In a letter to Mayor R. T. Rybak this week, Xcel CEO David Sparby pledged to work with the city on increasing renewable energy sources and energy efficiency programs, particularly for streetlights, and deliver regular reports on the reliability of the company’s electric service and how it will invest in its electric grid. He suggested forming a joint committee to explore how to reach Minneapolis’ goal of reducing greenhouse gas emission by 30 percent.
Sparby concluded that if Minneapolis created a utility “it would be difficult to move forward” with those proposals.
Rybak responded appreciatively, saying the city should not preempt these conversations by putting a question about a municipal utility takeover on the ballot in November.
Council Member Cam Gordon, who has led the municipal utility effort, agreed.
“Maybe we can give this some time and see what kind of partnership evolves,” he said in an interview Friday.
He said he no longer plans to introduce the resolutions he authored to put the municipal utility question on the ballot at next Thursday’s Committee of the Whole meeting, when council members were to take a vote after listening to comments at an Aug. 1 hearing. The majority of people at the packed event opposed a city utility, or at least putting it on the ballot in just a few months instead of working more closely with Xcel.

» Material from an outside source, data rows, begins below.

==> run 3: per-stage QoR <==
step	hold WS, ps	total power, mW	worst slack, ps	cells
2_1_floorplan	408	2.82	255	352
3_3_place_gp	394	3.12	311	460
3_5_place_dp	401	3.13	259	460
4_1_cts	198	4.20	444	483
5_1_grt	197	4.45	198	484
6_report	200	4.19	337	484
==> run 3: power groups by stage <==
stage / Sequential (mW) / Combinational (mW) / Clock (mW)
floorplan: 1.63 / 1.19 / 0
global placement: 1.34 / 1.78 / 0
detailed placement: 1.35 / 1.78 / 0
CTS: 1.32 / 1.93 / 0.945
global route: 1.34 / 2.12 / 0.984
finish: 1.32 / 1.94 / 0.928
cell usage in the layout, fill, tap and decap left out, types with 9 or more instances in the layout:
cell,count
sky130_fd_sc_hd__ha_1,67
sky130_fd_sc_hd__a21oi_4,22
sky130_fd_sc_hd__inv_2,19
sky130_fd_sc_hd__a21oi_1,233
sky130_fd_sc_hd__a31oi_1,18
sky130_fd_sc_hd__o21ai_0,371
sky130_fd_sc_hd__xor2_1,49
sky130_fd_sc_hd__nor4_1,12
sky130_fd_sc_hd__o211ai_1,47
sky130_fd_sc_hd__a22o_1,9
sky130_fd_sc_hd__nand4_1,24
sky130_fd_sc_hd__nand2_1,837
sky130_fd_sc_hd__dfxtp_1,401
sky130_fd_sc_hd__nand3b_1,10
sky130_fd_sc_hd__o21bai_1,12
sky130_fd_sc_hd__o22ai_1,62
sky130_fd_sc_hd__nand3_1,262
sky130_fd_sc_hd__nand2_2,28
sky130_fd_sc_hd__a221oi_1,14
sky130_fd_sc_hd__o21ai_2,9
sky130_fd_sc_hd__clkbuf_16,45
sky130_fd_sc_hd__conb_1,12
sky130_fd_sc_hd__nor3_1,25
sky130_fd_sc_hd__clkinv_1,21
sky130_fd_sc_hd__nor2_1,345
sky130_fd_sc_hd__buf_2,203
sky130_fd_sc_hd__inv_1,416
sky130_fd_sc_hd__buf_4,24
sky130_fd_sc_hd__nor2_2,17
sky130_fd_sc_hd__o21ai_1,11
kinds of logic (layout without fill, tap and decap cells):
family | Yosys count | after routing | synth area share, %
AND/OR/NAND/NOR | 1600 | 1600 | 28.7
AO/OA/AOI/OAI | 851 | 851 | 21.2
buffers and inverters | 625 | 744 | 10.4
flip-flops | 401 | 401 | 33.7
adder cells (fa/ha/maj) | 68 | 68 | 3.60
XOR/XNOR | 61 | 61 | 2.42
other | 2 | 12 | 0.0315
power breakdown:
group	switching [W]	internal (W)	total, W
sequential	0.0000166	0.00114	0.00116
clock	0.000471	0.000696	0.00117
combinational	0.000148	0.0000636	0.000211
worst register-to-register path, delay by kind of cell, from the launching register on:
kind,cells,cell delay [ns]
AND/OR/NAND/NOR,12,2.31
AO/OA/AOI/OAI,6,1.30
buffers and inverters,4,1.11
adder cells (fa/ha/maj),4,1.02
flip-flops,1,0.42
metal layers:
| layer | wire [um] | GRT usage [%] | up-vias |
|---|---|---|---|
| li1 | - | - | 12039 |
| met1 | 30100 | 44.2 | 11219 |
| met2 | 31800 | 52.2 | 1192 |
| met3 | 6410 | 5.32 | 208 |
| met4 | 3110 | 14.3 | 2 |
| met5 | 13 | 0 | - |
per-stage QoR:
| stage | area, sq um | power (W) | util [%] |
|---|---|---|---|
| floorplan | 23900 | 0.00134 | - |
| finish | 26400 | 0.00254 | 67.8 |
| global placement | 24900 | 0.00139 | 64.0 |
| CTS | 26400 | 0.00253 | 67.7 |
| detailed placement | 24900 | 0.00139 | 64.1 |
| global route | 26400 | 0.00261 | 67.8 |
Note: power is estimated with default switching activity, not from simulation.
[src/aisd_cfg.svh]
/*
 * Constants for the input select and test decoder: word layout, reset values, codes.
 * Assumes inclusion by the design modules; definitions only.
 */
`ifndef AISD_CFG_SVH
`define AISD_CFG_SVH

`define AISD_DATA_W      10
`define AISD_IDX_WORD0   2'h0
`define AISD_BIT_PICK    3
`define AISD_BIT_PAIR    5
`define AISD_BIT_SCAN    7
`define AISD_BIT_TEST    8
`define AISD_RESET_WORD  10'h020
`define AISD_CODE_TOP_BIN   10'h3FF
`define AISD_CODE_MID_BIN   10'h200
`define AISD_CODE_BOT_BIN   10'h000
`define AISD_CODE_TOP_TWOS  10'h1FF
`define AISD_CODE_MID_TWOS  10'h000
`define AISD_CODE_BOT_TWOS  10'h200

`endif

[src/aisd_pkg.sv]
/*
 * Types for the input select and test decoder.
 * Assumes aisd_cfg.svh is on the include path.
 */
`default_nettype none
package aisd_pkg;
	typedef enum logic [2:0] {
		AISD_SRC_FIRST_POS  = 3'h0,
		AISD_SRC_FIRST_NEG  = 3'h1,
		AISD_SRC_SECOND_POS = 3'h2,
		AISD_SRC_SECOND_NEG = 3'h3,
		AISD_SRC_PAIR_A     = 3'h4,
		AISD_SRC_PAIR_B     = 3'h5,
		AISD_SRC_NONE       = 3'h7
	} aisd_src_t;

	typedef enum logic [1:0] {
		AISD_TEST_OFF = 2'h0,
		AISD_TEST_TOP = 2'h1,
		AISD_TEST_MID = 2'h2,
		AISD_TEST_BOT = 2'h3
	} aisd_test_t;

	// Scan step, Gray along 0-1-3-2
	typedef enum logic [1:0] {
		AISD_ST0 = 2'h0,
		AISD_ST1 = 2'h1,
		AISD_ST2 = 2'h3,
		AISD_ST3 = 2'h2
	} aisd_step_t;

	typedef struct packed {
		logic       scan;
		logic [1:0] pair;
		logic [1:0] pick;
	} aisd_sel_t;

	typedef struct packed {
		aisd_src_t  src;
		aisd_test_t test;
		logic       scanning;
		logic       reserved;
	} aisd_route_t;
endpackage
`default_nettype wire

[src/aisd_core.sv]
/*
 * Input select and test decoder: holds control word zero, steps the autoscan
 * sequence on each sample strobe and reports the input or test code to convert.
 * Assumes a host writes with wr_i one cycle, index and data stable that cycle,
 * and that sample_i pulses once per conversion from the sampling clock.
 */
`include "aisd_cfg.svh"
`timescale 1ns/1ns
`default_nettype none
module aisd_core
	import aisd_pkg::*;
#(
	parameter int DATA_W = `AISD_DATA_W
) (
	input  wire logic              mclk_i,
	input  wire logic              rst_i,
	input  wire logic              wr_i,
	input  wire logic              reg_index_lo_i,
	input  wire logic              reg_index_hi_i,
	input  wire logic [DATA_W-1:0] data_i,
	input  wire logic              sample_i,
	input  wire logic              twos_i,
	output aisd_src_t              src_o,
	output logic                   test_on_o,
	output logic [DATA_W-1:0]      test_code_o,
	output logic                   scanning_o,
	output logic                   reserved_o,
	output logic                   step_o,
	output logic [DATA_W-1:0]      word_o
);
	logic [DATA_W-1:0] word;
	logic [DATA_W-1:0] next_word;
	aisd_step_t        step;
	aisd_step_t        next_step;
	aisd_sel_t         sel;
	aisd_test_t        test;
	aisd_src_t         tbl_src;
	logic [1:0]        tbl_len;
	logic              tbl_res;
	aisd_src_t         next_src;
	logic              next_test_on;
	logic [DATA_W-1:0] next_test_code;
	logic              next_scanning;
	logic              next_step_pulse;
	logic              write0;

	assign write0 = wr_i && ({reg_index_hi_i, reg_index_lo_i} == `AISD_IDX_WORD0);
	assign sel    = aisd_sel_t'(word[`AISD_BIT_SCAN:`AISD_BIT_PICK]);
	assign test   = aisd_test_t'(word[`AISD_BIT_TEST+1:`AISD_BIT_TEST]);

	aisd_seq_table u_table (
		.sel_i      (sel),
		.step_i     (step),
		.src_o      (tbl_src),
		.len_o      (tbl_len),
		.reserved_o (tbl_res)
	);

	function automatic aisd_step_t step_after(input aisd_step_t s, input logic [1:0] last);
		aisd_step_t n;
		n = AISD_ST0;
		case (s)
			AISD_ST0: n = (last == 2'h0) ? AISD_ST0 : AISD_ST1;
			AISD_ST1: n = (last == 2'h1) ? AISD_ST0 : AISD_ST2;
			AISD_ST2: n = (last == 2'h2) ? AISD_ST0 : AISD_ST3;
			AISD_ST3: n = AISD_ST0;
			default:  n = AISD_ST0;
		endcase
		return n;
	endfunction

	always_comb begin
		next_word = word;
		next_step = step;
		next_step_pulse = 1'b0;
		if (write0) begin
			next_word = data_i;
			next_step = AISD_ST0; // New selection restarts at step AISD_ST0
		end else if (sample_i && (tbl_len != 2'h0)) begin
			next_step = step_after(step, tbl_len);
			next_step_pulse = 1'b1;
		end else if (tbl_len == 2'h0) begin
			next_step = AISD_ST0;
		end
	end

	always_comb begin
		next_src       = tbl_src;
		next_scanning  = (tbl_len != 2'h0);
		next_test_on   = (test != AISD_TEST_OFF);
		next_test_code = {DATA_W{1'b0}};
		case (test)
			AISD_TEST_TOP: next_test_code = twos_i ? `AISD_CODE_TOP_TWOS : `AISD_CODE_TOP_BIN;
			AISD_TEST_MID: next_test_code = twos_i ? `AISD_CODE_MID_TWOS : `AISD_CODE_MID_BIN;
			AISD_TEST_BOT: next_test_code = twos_i ? `AISD_CODE_BOT_TWOS : `AISD_CODE_BOT_BIN;
			default:       next_test_code = {DATA_W{1'b0}};
		endcase
		if (next_test_on) begin
			next_src = AISD_SRC_NONE;
		end
	end

	always_ff @(posedge mclk_i or posedge rst_i) begin
		if (rst_i) begin
			word        <= `AISD_RESET_WORD;
			step        <= AISD_ST0;
			src_o       <= AISD_SRC_NONE;
			test_on_o   <= 1'b0;
			test_code_o <= {DATA_W{1'b0}};
			scanning_o  <= 1'b0;
			reserved_o  <= 1'b0;
			step_o      <= 1'b0;
			word_o      <= `AISD_RESET_WORD;
		end else begin
			word        <= next_word;
			step        <= next_step;
			src_o       <= next_src;
			test_on_o   <= next_test_on;
			test_code_o <= next_test_code;
			scanning_o  <= next_scanning;
			reserved_o  <= tbl_res; // Flag only; host must avoid these
			step_o      <= next_step_pulse;
			word_o      <= word;
		end
	end

	// Assertions
	property p_single_hold;
		@(posedge mclk_i) disable iff (rst_i)
		(sel == 5'b00010 && test == AISD_TEST_OFF && !write0) |=> (src_o == AISD_SRC_SECOND_POS);
	endproperty
	a_single_hold: assert property (p_single_hold) else $error("single-ended pick wrong");

	property p_diff_pick;
		@(posedge mclk_i) disable iff (rst_i)
		(sel == 5'b00101 && test == AISD_TEST_OFF) |=> (src_o == AISD_SRC_PAIR_B);
	endproperty
	a_diff_pick: assert property (p_diff_pick) else $error("differential pick wrong");

	property p_two_alt;
		@(posedge mclk_i) disable iff (rst_i)
		(sel == 5'b10001 && !write0 && step == AISD_ST1 && sample_i) |=> (step == AISD_ST0);
	endproperty
	a_two_alt: assert property (p_two_alt) else $error("two-input scan did not wrap");

	property p_three_wrap;
		@(posedge mclk_i) disable iff (rst_i)
		(sel == 5'b10010 && !write0 && step == AISD_ST2 && sample_i) |=> (step == AISD_ST0);
	endproperty
	a_three_wrap: assert property (p_three_wrap) else $error("three-input scan did not wrap");

	property p_four_step;
		@(posedge mclk_i) disable iff (rst_i)
		(sel == 5'b10011 && !write0 && step == AISD_ST2 && sample_i) |=> (step == AISD_ST3);
	endproperty
	a_four_step: assert property (p_four_step) else $error("four-input scan skipped");

	property p_mixed_two;
		@(posedge mclk_i) disable iff (rst_i)
		(sel == 5'b10101 && step == AISD_ST1 && test == AISD_TEST_OFF) |=> (src_o == AISD_SRC_PAIR_B);
	endproperty
	a_mixed_two: assert property (p_mixed_two) else $error("mixed scan step wrong");

	property p_mixed_three;
		@(posedge mclk_i) disable iff (rst_i)
		(sel == 5'b10110 && step == AISD_ST2 && test == AISD_TEST_OFF) |=> (src_o == AISD_SRC_PAIR_B);
	endproperty
	a_mixed_three: assert property (p_mixed_three) else $error("mixed three step wrong");

	property p_pairs;
		@(posedge mclk_i) disable iff (rst_i)
		(sel == 5'b11001 && step == AISD_ST0 && test == AISD_TEST_OFF) |=> (src_o == AISD_SRC_PAIR_A);
	endproperty
	a_pairs: assert property (p_pairs) else $error("pair scan step wrong");

	property p_no_scan_hold;
		@(posedge mclk_i) disable iff (rst_i)
		(!sel.scan && !write0) |=> (step == AISD_ST0) ##1 (!scanning_o);
	endproperty
	a_no_scan_hold: assert property (p_no_scan_hold) else $error("stepped without scan");

	property p_test_codes;
		@(posedge mclk_i) disable iff (rst_i)
		(test == AISD_TEST_MID && !twos_i) |=> (test_on_o && test_code_o == 10'h200);
	endproperty
	a_test_codes: assert property (p_test_codes) else $error("midpoint code wrong");

	property p_write_restart;
		@(posedge mclk_i) disable iff (rst_i)
		write0 |=> (step == AISD_ST0);
	endproperty
	a_write_restart: assert property (p_write_restart) else $error("scan not restarted");

	property p_three_third;
		@(posedge mclk_i) disable iff (rst_i)
		(sel == 5'b10010 && step == AISD_ST2 && test == AISD_TEST_OFF)
			|=> (src_o == AISD_SRC_SECOND_POS);
	endproperty
	a_three_third: assert property (p_three_third) else $error("third input wrong");

	property p_four_pulse;
		@(posedge mclk_i) disable iff (rst_i)
		(sel == 5'b10011 && sample_i && !write0) |=> step_o;
	endproperty
	a_four_pulse: assert property (p_four_pulse) else $error("no step pulse");

	property p_top_twos;
		@(posedge mclk_i) disable iff (rst_i)
		(test == AISD_TEST_TOP && twos_i) |=> (test_on_o && test_code_o == 10'h1FF);
	endproperty
	a_top_twos: assert property (p_top_twos) else $error("top code wrong");

	property p_bot_twos;
		@(posedge mclk_i) disable iff (rst_i)
		(test == AISD_TEST_BOT && twos_i) |=> (test_on_o && test_code_o == 10'h200);
	endproperty
	a_bot_twos: assert property (p_bot_twos) else $error("bottom code wrong");

	property p_normal_off;
		@(posedge mclk_i) disable iff (rst_i)
		(test == AISD_TEST_OFF) |=> (!test_on_o && test_code_o == 10'h000);
	endproperty
	a_normal_off: assert property (p_normal_off) else $error("test level while off");

	property p_test_replace;
		@(posedge mclk_i) disable iff (rst_i)
		(test != AISD_TEST_OFF) |=> (src_o == AISD_SRC_NONE);
	endproperty
	a_test_replace: assert property (p_test_replace) else $error("input not replaced");
endmodule
`default_nettype wire

[src/aisd_seq_table.sv]
/*
 * Pure decode of selection bits and scan step into the input to convert.
 * Assumes the caller registers the result and owns the step counter.
 */
`include "aisd_cfg.svh"
`timescale 1ns/1ns
`default_nettype none
module aisd_seq_table
	import aisd_pkg::*;
(
	input  wire aisd_sel_t  sel_i,
	input  wire aisd_step_t step_i,
	output aisd_src_t       src_o,
	output logic [1:0]      len_o,
	output logic            reserved_o
);
	always_comb begin
		src_o      = AISD_SRC_NONE;
		len_o      = 2'h0;
		reserved_o = 1'b0;
		case ({sel_i.scan, sel_i.pair})
			3'b000: begin
				src_o = aisd_src_t'({1'b0, sel_i.pick});
			end
			3'b001: begin
				case (sel_i.pick)
					2'h0: src_o = AISD_SRC_PAIR_A;
					2'h1: src_o = AISD_SRC_PAIR_B;
					default: reserved_o = 1'b1;
				endcase
			end
			3'b100: begin
				len_o = sel_i.pick;
				case (step_i)
					AISD_ST0: src_o = AISD_SRC_FIRST_POS;
					AISD_ST1: src_o = AISD_SRC_FIRST_NEG;
					AISD_ST2: src_o = AISD_SRC_SECOND_POS;
					AISD_ST3: src_o = AISD_SRC_SECOND_NEG;
					default: src_o = AISD_SRC_NONE;
				endcase
				if (sel_i.pick == 2'h0) begin
					reserved_o = 1'b1;
				end
			end
			3'b101: begin
				if (sel_i.pick == 2'h1) begin
					len_o = 2'h1;
					src_o = (step_i == AISD_ST0) ? AISD_SRC_FIRST_POS : AISD_SRC_PAIR_B;
				end else if (sel_i.pick == 2'h2) begin
					len_o = 2'h2;
					case (step_i)
						AISD_ST0: src_o = AISD_SRC_FIRST_POS;
						AISD_ST1: src_o = AISD_SRC_FIRST_NEG;
						default:  src_o = AISD_SRC_PAIR_B;
					endcase
				end else begin
					reserved_o = 1'b1;
				end
			end
			3'b110: begin
				if (sel_i.pick == 2'h1) begin
					len_o = 2'h1;
					src_o = (step_i == AISD_ST0) ? AISD_SRC_PAIR_A : AISD_SRC_PAIR_B;
				end else begin
					reserved_o = 1'b1;
				end
			end
			default: reserved_o = 1'b1;
		endcase
	end
endmodule
`default_nettype wire
**src/common/actw_defines.svh**
```systemverilog
// timing constants and field codes for the conversion timing sequencer
`ifndef ACTW_DEFINES_SVH
`define ACTW_DEFINES_SVH

`define ACTW_FREQ_DIV32    3'h0
`define ACTW_FREQ_DIV16    3'h1
`define ACTW_FREQ_DIV2     3'h4
`define ACTW_FREQ_DIV1     3'h5
`define ACTW_VMODE_NORMAL  2'h0

`define ACTW_DIV32_M1      5'h1f
`define ACTW_DIV16_M1      5'h0f
`define ACTW_DIV2_M1       5'h01
`define ACTW_DIV1_M1       5'h00

`define ACTW_STAB_CYC      8'h04
`define ACTW_STAB_CYC_FAST 8'h06
`define ACTW_CONV_CYC_SLOW 8'h40
`define ACTW_CONV_CYC_FAST 8'hb5
`define ACTW_IRQ_CYC       8'h04
`define ACTW_IRQ_SEQ_CUT   8'h03

`endif

```
**src/common/actw_pkg.sv**
```systemverilog
// types for the conversion timing sequencer
package actw_pkg;
	typedef enum logic [1:0] {
		ACTW_IDLE = 2'b00,
		ACTW_STAB = 2'b01,
		ACTW_CONV = 2'b10,
		ACTW_IRQD = 2'b11
	} actw_state_e;
endpackage

```
**src/design/actw_clk_div.sv**
```systemverilog
// conversion clock enable divider
module actw_clk_div #(
	parameter int W = 5
) (
	input  wire logic         clock,
	input  wire logic         srst,
	input  wire logic         run,
	input  wire logic [W-1:0] divMinusOne,
	output logic              adTick
);
	logic [W-1:0] cnt_q;
	logic [W-1:0] cnt_d;

	always_comb begin
		cnt_d = cnt_q;
		if (!run) begin
			cnt_d = '0;
		end else if (cnt_q >= divMinusOne) begin
			cnt_d = '0;
		end else begin
			cnt_d = cnt_q + W'(1);
		end
	end

	always_ff @(posedge clock) begin
		if (srst) begin
			cnt_q <= '0;
		end else begin
			cnt_q <= cnt_d;
		end
	end

	// divide-by-one yields a tick every system cycle
	assign adTick = run && (cnt_q >= divMinusOne);
endmodule

```
**src/design/actw_timing_seq.sv**
```systemverilog
// conversion timing sequencer: stabilization wait, conversion, interrupt delay
`include "actw_defines.svh"
module actw_timing_seq #(
	parameter int DIVW = 5
) (
	input  wire logic       clock,
	input  wire logic       srst,
	input  wire logic       lowSpeedSel,
	input  wire logic [2:0] convClockFreqSel,
	input  wire logic [1:0] voltageModeSel,
	input  wire logic       conversionRun,
	input  wire logic       comparatorEnable,
	input  wire logic       sequentialMode,
	input  wire logic       hwTrigger,
	input  wire logic       skipWait,
	input  wire logic       start,
	output logic            adTick,
	output logic            settingIllegal,
	output logic            stabilizing,
	output logic            converting,
	output logic            convEndIrq,
	output logic            busy,
	output logic [15:0]     lastConvTime
);
	actw_pkg::actw_state_e state_q;
	actw_pkg::actw_state_e state_d;
	logic [7:0]      cnt_q;
	logic [7:0]      cnt_d;
	logic            irq_q;
	logic            irq_d;
	logic [15:0]     tot_q;
	logic [15:0]     tot_d;
	logic [15:0]     time_q;
	logic [15:0]     time_d;
	logic [DIVW-1:0] divM1;
	logic            legal;
	logic            fast;
	logic            undiv;
	logic [7:0]      stabCyc;
	logic [7:0]      convCyc;
	logic [7:0]      irqCyc;
	logic            enabled;
	logic [7:0]      stageLast;
	logic            stab_q;
	logic            stab_d;
	logic            conv_q;
	logic            conv_d;
	logic            busy_q;
	logic            busy_d;

	// decode clock selection; anything else is prohibited
	always_comb begin
		divM1 = DIVW'(`ACTW_DIV32_M1);
		legal = 1'b0;
		if (voltageModeSel == `ACTW_VMODE_NORMAL) begin
			if (!lowSpeedSel && convClockFreqSel == `ACTW_FREQ_DIV32) begin
				divM1 = DIVW'(`ACTW_DIV32_M1);
				legal = 1'b1;
			end else if (!lowSpeedSel && convClockFreqSel == `ACTW_FREQ_DIV16) begin
				divM1 = DIVW'(`ACTW_DIV16_M1);
				legal = 1'b1;
			end else if (lowSpeedSel && convClockFreqSel == `ACTW_FREQ_DIV2) begin
				divM1 = DIVW'(`ACTW_DIV2_M1);
				legal = 1'b1;
			end else if (lowSpeedSel && convClockFreqSel == `ACTW_FREQ_DIV1) begin
				divM1 = DIVW'(`ACTW_DIV1_M1);
				legal = 1'b1;
			end
		end
	end

	assign fast    = lowSpeedSel;
	assign undiv   = fast && convClockFreqSel == `ACTW_FREQ_DIV1;

	// per-setting stage lengths, in conversion clocks
	always_comb begin
		stabCyc = `ACTW_STAB_CYC;
		convCyc = `ACTW_CONV_CYC_SLOW;
		irqCyc  = `ACTW_IRQ_CYC;
		if (undiv) begin
			// the undivided clock needs a longer settle before sampling starts
			stabCyc = `ACTW_STAB_CYC_FAST;
		end
		if (fast) begin
			convCyc = `ACTW_CONV_CYC_FAST;
		end
		if (sequentialMode) begin
			// back-to-back results come sooner in sequential mode
			irqCyc = `ACTW_IRQ_CYC - `ACTW_IRQ_SEQ_CUT;
		end
	end

	assign enabled = conversionRun && comparatorEnable && legal;
	assign settingIllegal = !legal;

	// divider free-runs during a sequence so ticks stay aligned to its start
	actw_clk_div #(
		.W(DIVW)
	) actw_clk_div_inst (
		.clock      (clock),
		.srst       (srst),
		.run        (state_q != actw_pkg::ACTW_IDLE),
		.divMinusOne(divM1),
		.adTick     (adTick)
	);

	// last count of the running stage; compared against the tick counter
	always_comb begin
		stageLast = 8'h00;
		unique case (state_q)
			actw_pkg::ACTW_IDLE: stageLast = 8'h00;
			actw_pkg::ACTW_STAB: stageLast = stabCyc - 8'h01;
			actw_pkg::ACTW_CONV: stageLast = convCyc - 8'h01;
			actw_pkg::ACTW_IRQD: stageLast = irqCyc - 8'h01;
		endcase
	end

	always_comb begin
		state_d = state_q;
		cnt_d   = cnt_q;
		irq_d   = 1'b0;
		tot_d   = tot_q;
		time_d  = time_q;
		// 16 bits hold the longest sequence, the /32 setting with its wait
		if (state_q != actw_pkg::ACTW_IDLE) begin
			tot_d = tot_q + 16'h0001;
		end
		unique case (state_q)
			actw_pkg::ACTW_IDLE: begin
				if (start && enabled) begin
					cnt_d = 8'h00;
					tot_d = 16'h0000;
					// hardware-triggered follow-on conversions skip the wait only when skipWait is also set
					if (hwTrigger && skipWait) begin
						state_d = actw_pkg::ACTW_CONV;
					end else begin
						state_d = actw_pkg::ACTW_STAB;
					end
				end
			end
			actw_pkg::ACTW_STAB: begin
				if (adTick) begin
					if (cnt_q == stageLast) begin
						cnt_d   = 8'h00;
						state_d = actw_pkg::ACTW_CONV;
					end else begin
						cnt_d = cnt_q + 8'h01;
					end
				end
			end
			actw_pkg::ACTW_CONV: begin
				if (adTick) begin
					if (cnt_q == stageLast) begin
						cnt_d   = 8'h00;
						state_d = actw_pkg::ACTW_IRQD;
					end else begin
						cnt_d = cnt_q + 8'h01;
					end
				end
			end
			actw_pkg::ACTW_IRQD: begin
				if (adTick) begin
					if (cnt_q == stageLast) begin
						cnt_d   = 8'h00;
						irq_d   = 1'b1;
						time_d  = tot_q + 16'h0001;
						state_d = actw_pkg::ACTW_IDLE;
					end else begin
						cnt_d = cnt_q + 8'h01;
					end
				end
			end
		endcase
		// stopping aborts; field changes are only safe afterwards
		if (!conversionRun || !comparatorEnable) begin
			state_d = actw_pkg::ACTW_IDLE;
			cnt_d   = 8'h00;
		end
		// registered so status pins cannot glitch while the state decodes
		stab_d = state_d == actw_pkg::ACTW_STAB;
		conv_d = state_d == actw_pkg::ACTW_CONV;
		busy_d = state_d != actw_pkg::ACTW_IDLE;
	end

	always_ff @(posedge clock) begin
		if (srst) begin
			state_q <= actw_pkg::ACTW_IDLE;
			cnt_q   <= 8'h00;
			irq_q   <= 1'b0;
			tot_q   <= 16'h0000;
			time_q  <= 16'h0000;
			stab_q  <= 1'b0;
			conv_q  <= 1'b0;
			busy_q  <= 1'b0;
		end else begin
			state_q <= state_d;
			cnt_q   <= cnt_d;
			irq_q   <= irq_d;
			tot_q   <= tot_d;
			time_q  <= time_d;
			stab_q  <= stab_d;
			conv_q  <= conv_d;
			busy_q  <= busy_d;
		end
	end

	assign stabilizing  = stab_q;
	assign converting   = conv_q;
	assign busy         = busy_q;
	assign convEndIrq   = irq_q;
	assign lastConvTime = time_q;
endmodule

```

The debate has intensified as Minneapolis leaders decide how to proceed when the city’s 20-year franchise agreements with Xcel and CenterPoint Energy expire at the end of 2014. Those agreements give the utilities public rights of way in exchange for millions of dollars in fees for providing electric and natural gas service across the city.
Minneapolis Energy Options, an environmental coalition, has pressed officials to explore alternatives to signing another 20-year agreement in order to more aggressively pursue the city’s greenhouse gas reduction plans. In addition to weighing the creation of a municipal utility, officials are also considering shorter-term franchise agreements with the utilities that demand more renewable energy sources.
Most of the discussion has centered on Xcel. CenterPoint last month reached an understanding with Minneapolis Energy Options after also committing to work together on energy goals.
Dylan Kesti, campaign coordinator for the coalition, said Minneapolis Energy Options wants to continue educating residents around the city about energy goals, and wait to see how Xcel will work with Minneapolis.
“This is a pretty small first step - they’re not giving a lot - but this is a step forward, so we’d be willing to see how this goes but keep the energy options open,” he said.